SI readers buy a magazine about sports that once a year has a layout of bikini clad women in it. Are you really serious that they are going to "be enlightened" like some weak-kneed college freshmen? That's delusional.
Perhaps it’s more about using an established platform to send a message? Granted, it’s probably a marketing ploy by upper management to ride the current wave of #metoo, but in the meantime a positive message is sent while still showing scantily clad women. It’s a marketing no-brainer for SI. Everybody wins.
it's actually incredibly ironic that something with a positive message like this has been turned into a commodity.
Hans, I would argue that it was a marketing blunder. SI is the wrong platform.
Time will tell! It would be really interesting to take a peek at the sales figures after the campaign.
Not that I mind...but I thought the idea was to attract readers to their magazine?
SI's readership is decidedly male, and what men think is beautiful or sexy in women is very different from what WOMEN think is sexy/beautiful. Personally I read SI to see images that "I" think are beautiful...this just ain't working for me. Too much political correctness and #metoo stuff going on.
What in the world is wrong with cleaning up an image of a woman or man in the mag??
If I want to see stretch marks, pimples on the booty and ragged hair then I really don't need to BUY this magazine...or any other for that matter.
Virtue Signaling on a corporate scale.
Zzzzzz
I know women are being abused every day and as a man, I feel ashamed for that. But like it or not if someone chooses to be a model, she/he accept to be objectified, I mean if I want to express my ideas I don't choose to do a work where I have to lay on a beach barely naked. But maybe I miss the point here, please enlighten me, and I'm not being sarcastic.

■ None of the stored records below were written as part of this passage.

### src/rtl/fcpe_pkg.sv
package fcpe_pkg;

  localparam int DEPTH    = 16;
  localparam int KEY_BITS = 64;
  localparam int IDX_W    = $clog2(DEPTH);
  localparam int CNT_W    = $clog2(DEPTH + 1);
  localparam int TAG_W    = 64;
  localparam int VAL_W    = 32;
  localparam int CFG_W    = 5;
  localparam int FUNC_W   = 2;
  localparam int STAT_W   = 2;

  localparam logic [CFG_W-1:0] CAP_RESET = CFG_W'(16);

  typedef enum logic [FUNC_W-1:0] {
    FN_LOOKUP = 2'd0,
    FN_ADD    = 2'd1,
    FN_UPDATE = 2'd2,
    FN_REMOVE = 2'd3
  } func_e;

  typedef enum logic [STAT_W-1:0] {
    ST_OK   = 2'd0,
    ST_MISS = 2'd1,
    ST_FULL = 2'd2,
    ST_RSVD = 2'd3
  } status_e;

  // controller to datapath
  typedef struct packed {
    logic load;
    logic search;
    logic apply;
  } dp_cmd_t;

endpackage
File: config.mk
export PLATFORM = sky130hd
export DESIGN_NAME = sql_statement_splitter_top
export DESIGN_NICKNAME = d
export VERILOG_FILES = /design/src/design/ssplit_pkg.sv /design/src/design/ssplit_front.sv /design/src/design/ssplit_queue.sv /design/src/design/ssplit_back.sv /design/src/design/sql_statement_splitter_top.sv
export SDC_FILE = /design/constraint.sdc
export NUM_CORES = 1
export LEC_CHECK = 0
export BUFFER_PORTS_ARGS = -buffer_cell sky130_fd_sc_hd__buf_4
export CAP_MARGIN = 20
export CORE_UTILIZATION = 50
export CTS_BUF_LIST = sky130_fd_sc_hd__clkbuf_2 sky130_fd_sc_hd__clkbuf_4 sky130_fd_sc_hd__clkbuf_8
export DETAILED_ROUTE_END_ITERATION = 7
export PLACE_DENSITY = 0.68
export SLEW_MARGIN = 10
export SYNTH_ARGS = -nofsm -noshare
export SYNTH_HDL_FRONTEND = slang
export SYNTH_SLANG_ARGS = --single-unit
File: constraint.sdc
create_clock -name clk -period 5.95 [get_ports clk]
set_input_delay 1.785 -clock clk [delete_from_list [all_inputs] [get_ports clk]]
set_output_delay 1.785 -clock clk [all_outputs]
set_load 0.02 [all_outputs]
File: src/design/ssplit_pkg.sv
// ssplit_pkg: shared types, character codes and helpers for the sql statement splitter.
// Used by every module under design/; depends on nothing else.
package ssplit_pkg;

  localparam int POS_BITS     = 16;
  localparam int OUT_POS_BITS = 16;

  typedef logic [POS_BITS-1:0]     pos_t;
  typedef logic [OUT_POS_BITS-1:0] out_pos_t;

  // character codes
  localparam logic [7:0] CH_SEMI      = 8'h3B;
  localparam logic [7:0] CH_BSLASH    = 8'h5C;
  localparam logic [7:0] CH_SQUOTE    = 8'h27;
  localparam logic [7:0] CH_DQUOTE    = 8'h22;
  localparam logic [7:0] CH_BQUOTE    = 8'h60;
  localparam logic [7:0] CH_LBRACE    = 8'h7B;
  localparam logic [7:0] CH_RBRACE    = 8'h7D;
  localparam logic [7:0] CH_LBRACKET  = 8'h5B;
  localparam logic [7:0] CH_RBRACKET  = 8'h5D;
  localparam logic [7:0] CH_LOWER_G   = 8'h67;
  localparam logic [7:0] CH_UPPER_G   = 8'h47;
  localparam logic [7:0] CH_SPACE     = 8'h20;
  localparam logic [7:0] CH_TAB       = 8'h09;
  localparam logic [7:0] CH_CR        = 8'h0D;

  // end kinds
  localparam logic [1:0] END_SEMI    = 2'd0;
  localparam logic [1:0] END_LOWER_G = 2'd1;
  localparam logic [1:0] END_UPPER_G = 2'd2;
  localparam logic [1:0] END_LINE    = 2'd3;

  // continuation codes
  localparam logic [2:0] CONT_IDLE     = 3'd0;
  localparam logic [2:0] CONT_STMT     = 3'd1;
  localparam logic [2:0] CONT_SQ       = 3'd2;
  localparam logic [2:0] CONT_DQ       = 3'd3;
  localparam logic [2:0] CONT_BQ       = 3'd4;
  localparam logic [2:0] CONT_BRACE    = 3'd5;
  localparam logic [2:0] CONT_BRACKET  = 3'd6;
  localparam logic [2:0] CONT_BUILTIN  = 3'd7;

  typedef enum logic [3:0] {
    CLS_OTHER,
    CLS_SPACE,
    CLS_SEMI,
    CLS_BSLASH,
    CLS_SQUOTE,
    CLS_DQUOTE,
    CLS_BQUOTE,
    CLS_LBRACE,
    CLS_RBRACE,
    CLS_LBRACKET,
    CLS_RBRACKET,
    CLS_LOWER_G,
    CLS_UPPER_G
  } cls_t;

  typedef enum logic [7:0] {
    MODE_IDLE     = 8'b0000_0001,
    MODE_STMT     = 8'b0000_0010,
    MODE_SQ       = 8'b0000_0100,
    MODE_DQ       = 8'b0000_1000,
    MODE_BQ       = 8'b0001_0000,
    MODE_BRACE    = 8'b0010_0000,
    MODE_BRACKET  = 8'b0100_0000,
    MODE_BUILTIN  = 8'b1000_0000
  } mode_t;

  // one classified byte on its way from front to back
  typedef struct packed {
    cls_t cls;
    logic eol;
    pos_t pos;
  } entry_t;

  function automatic cls_t classify(input logic [7:0] c);
    cls_t r;
    r = CLS_OTHER;
    priority if (c == CH_SPACE || (c >= CH_TAB && c <= CH_CR)) r = CLS_SPACE;
    else if (c == CH_SEMI)     r = CLS_SEMI;
    else if (c == CH_BSLASH)   r = CLS_BSLASH;
    else if (c == CH_SQUOTE)   r = CLS_SQUOTE;
    else if (c == CH_DQUOTE)   r = CLS_DQUOTE;
    else if (c == CH_BQUOTE)   r = CLS_BQUOTE;
    else if (c == CH_LBRACE)   r = CLS_LBRACE;
    else if (c == CH_RBRACE)   r = CLS_RBRACE;
    else if (c == CH_LBRACKET) r = CLS_LBRACKET;
    else if (c == CH_RBRACKET) r = CLS_RBRACKET;
    else if (c == CH_LOWER_G)  r = CLS_LOWER_G;
    else if (c == CH_UPPER_G)  r = CLS_UPPER_G;
    else                       r = CLS_OTHER;
    return r;
  endfunction

  function automatic logic [2:0] mode_code(input mode_t m);
    logic [2:0] r;
    unique case (m)
      MODE_IDLE:    r = CONT_IDLE;
      MODE_STMT:    r = CONT_STMT;
      MODE_SQ:      r = CONT_SQ;
      MODE_DQ:      r = CONT_DQ;
      MODE_BQ:      r = CONT_BQ;
      MODE_BRACE:   r = CONT_BRACE;
      MODE_BRACKET: r = CONT_BRACKET;
      MODE_BUILTIN: r = CONT_BUILTIN;
      default:      r = CONT_IDLE;
    endcase
    return r;
  endfunction

  function automatic out_pos_t to_out_pos(input pos_t p);
    return OUT_POS_BITS'(p);
  endfunction

endpackage

File: src/design/ssplit_front.sv
// ssplit_front: accepts text bytes, classifies them and stamps the running position.
// Depends on ssplit_pkg; feeds ssplit_queue.
module ssplit_front
  import ssplit_pkg::*;
(
  input  logic        clk,
  input  logic        rst,
  input  logic        in_valid,
  output logic        in_stall,
  input  logic [7:0]  text_byte,
  input  logic        last_of_line,
  input  logic        q_full,
  output logic        q_push,
  output entry_t      q_data
);

  pos_t byte_position;

  assign in_stall = q_full;
  assign q_push   = in_valid && !q_full;

  always_comb begin
    q_data.cls = classify(text_byte);
    q_data.eol = last_of_line;
    q_data.pos = byte_position;
  end

  always_ff @(posedge clk) begin
    if (rst) begin
      byte_position <= '0;
    end else if (q_push) begin
      byte_position <= byte_position + pos_t'(1);
    end
  end

endmodule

EDIT: By saying "she/he accept to be objectified" I don't mean anyone should feel entitled to harass them, I just mean that while they are photographed they are an object used to sell something. I'm not native English so I don't know if I'm using the correct words.
Females are no better than males. We are all humans, and as such, flawed.
This is not an inclusive attitude. It's a sad statement about mankind (YES, mankind!)
I bet she has beautiful nipples....#metoo
"The magazine ditched the swimsuits for fully nude, all black and white, unedited shots that convey incredible messages to society."
The best message SI could convey on this front is to stop putting out the swimsuit issue for more powerful images of women doing sporty things. THAT'S a message. A nude woman with writing on her body is hardly a new message if we're talking about not objectifying women. Just my $0.02.
Whooo, hooo! Nailed it, Robert!
SO tired of the lectures from the socially enlightened. Pass.
Or any minority for that matter.
Oh bob, its just one shoot
I believe we should focus on the fact that there's only been 3 women of color on the cover since 1964......embarrassing. All of which are also lightskinned.
Really? I'm not disputing you--I've never checked--but Serena or Venus or Gaby or Simone never made the cover?
Edit: Okay, I did just check. Serena, at least, has been on the cover of SI as sportsperson of the year (and some people groused that a horse didn't win it instead).
You're talking about the swimsuit edition covers. That's rather a factor more of which black woman has been allowed to be a supermodel that year. We've known since Victoria Johnson that "there can be only one."
wow I didn't know this, thank you for sharing!
Nothing is more beautiful in all creation that the nude form. Sports Illustrated needs to branch-out their "swimsuit" photoshoots to include nudes.
the direction Sports Illustrated will eventually be taking . . . https://vimeo.com/84073030
Apart from few exceptions, all women (including the athletes/sports women) in SI shoots have had breast augmentation. People don't have the slightest clue what medical science can achieve and have been doing for decades.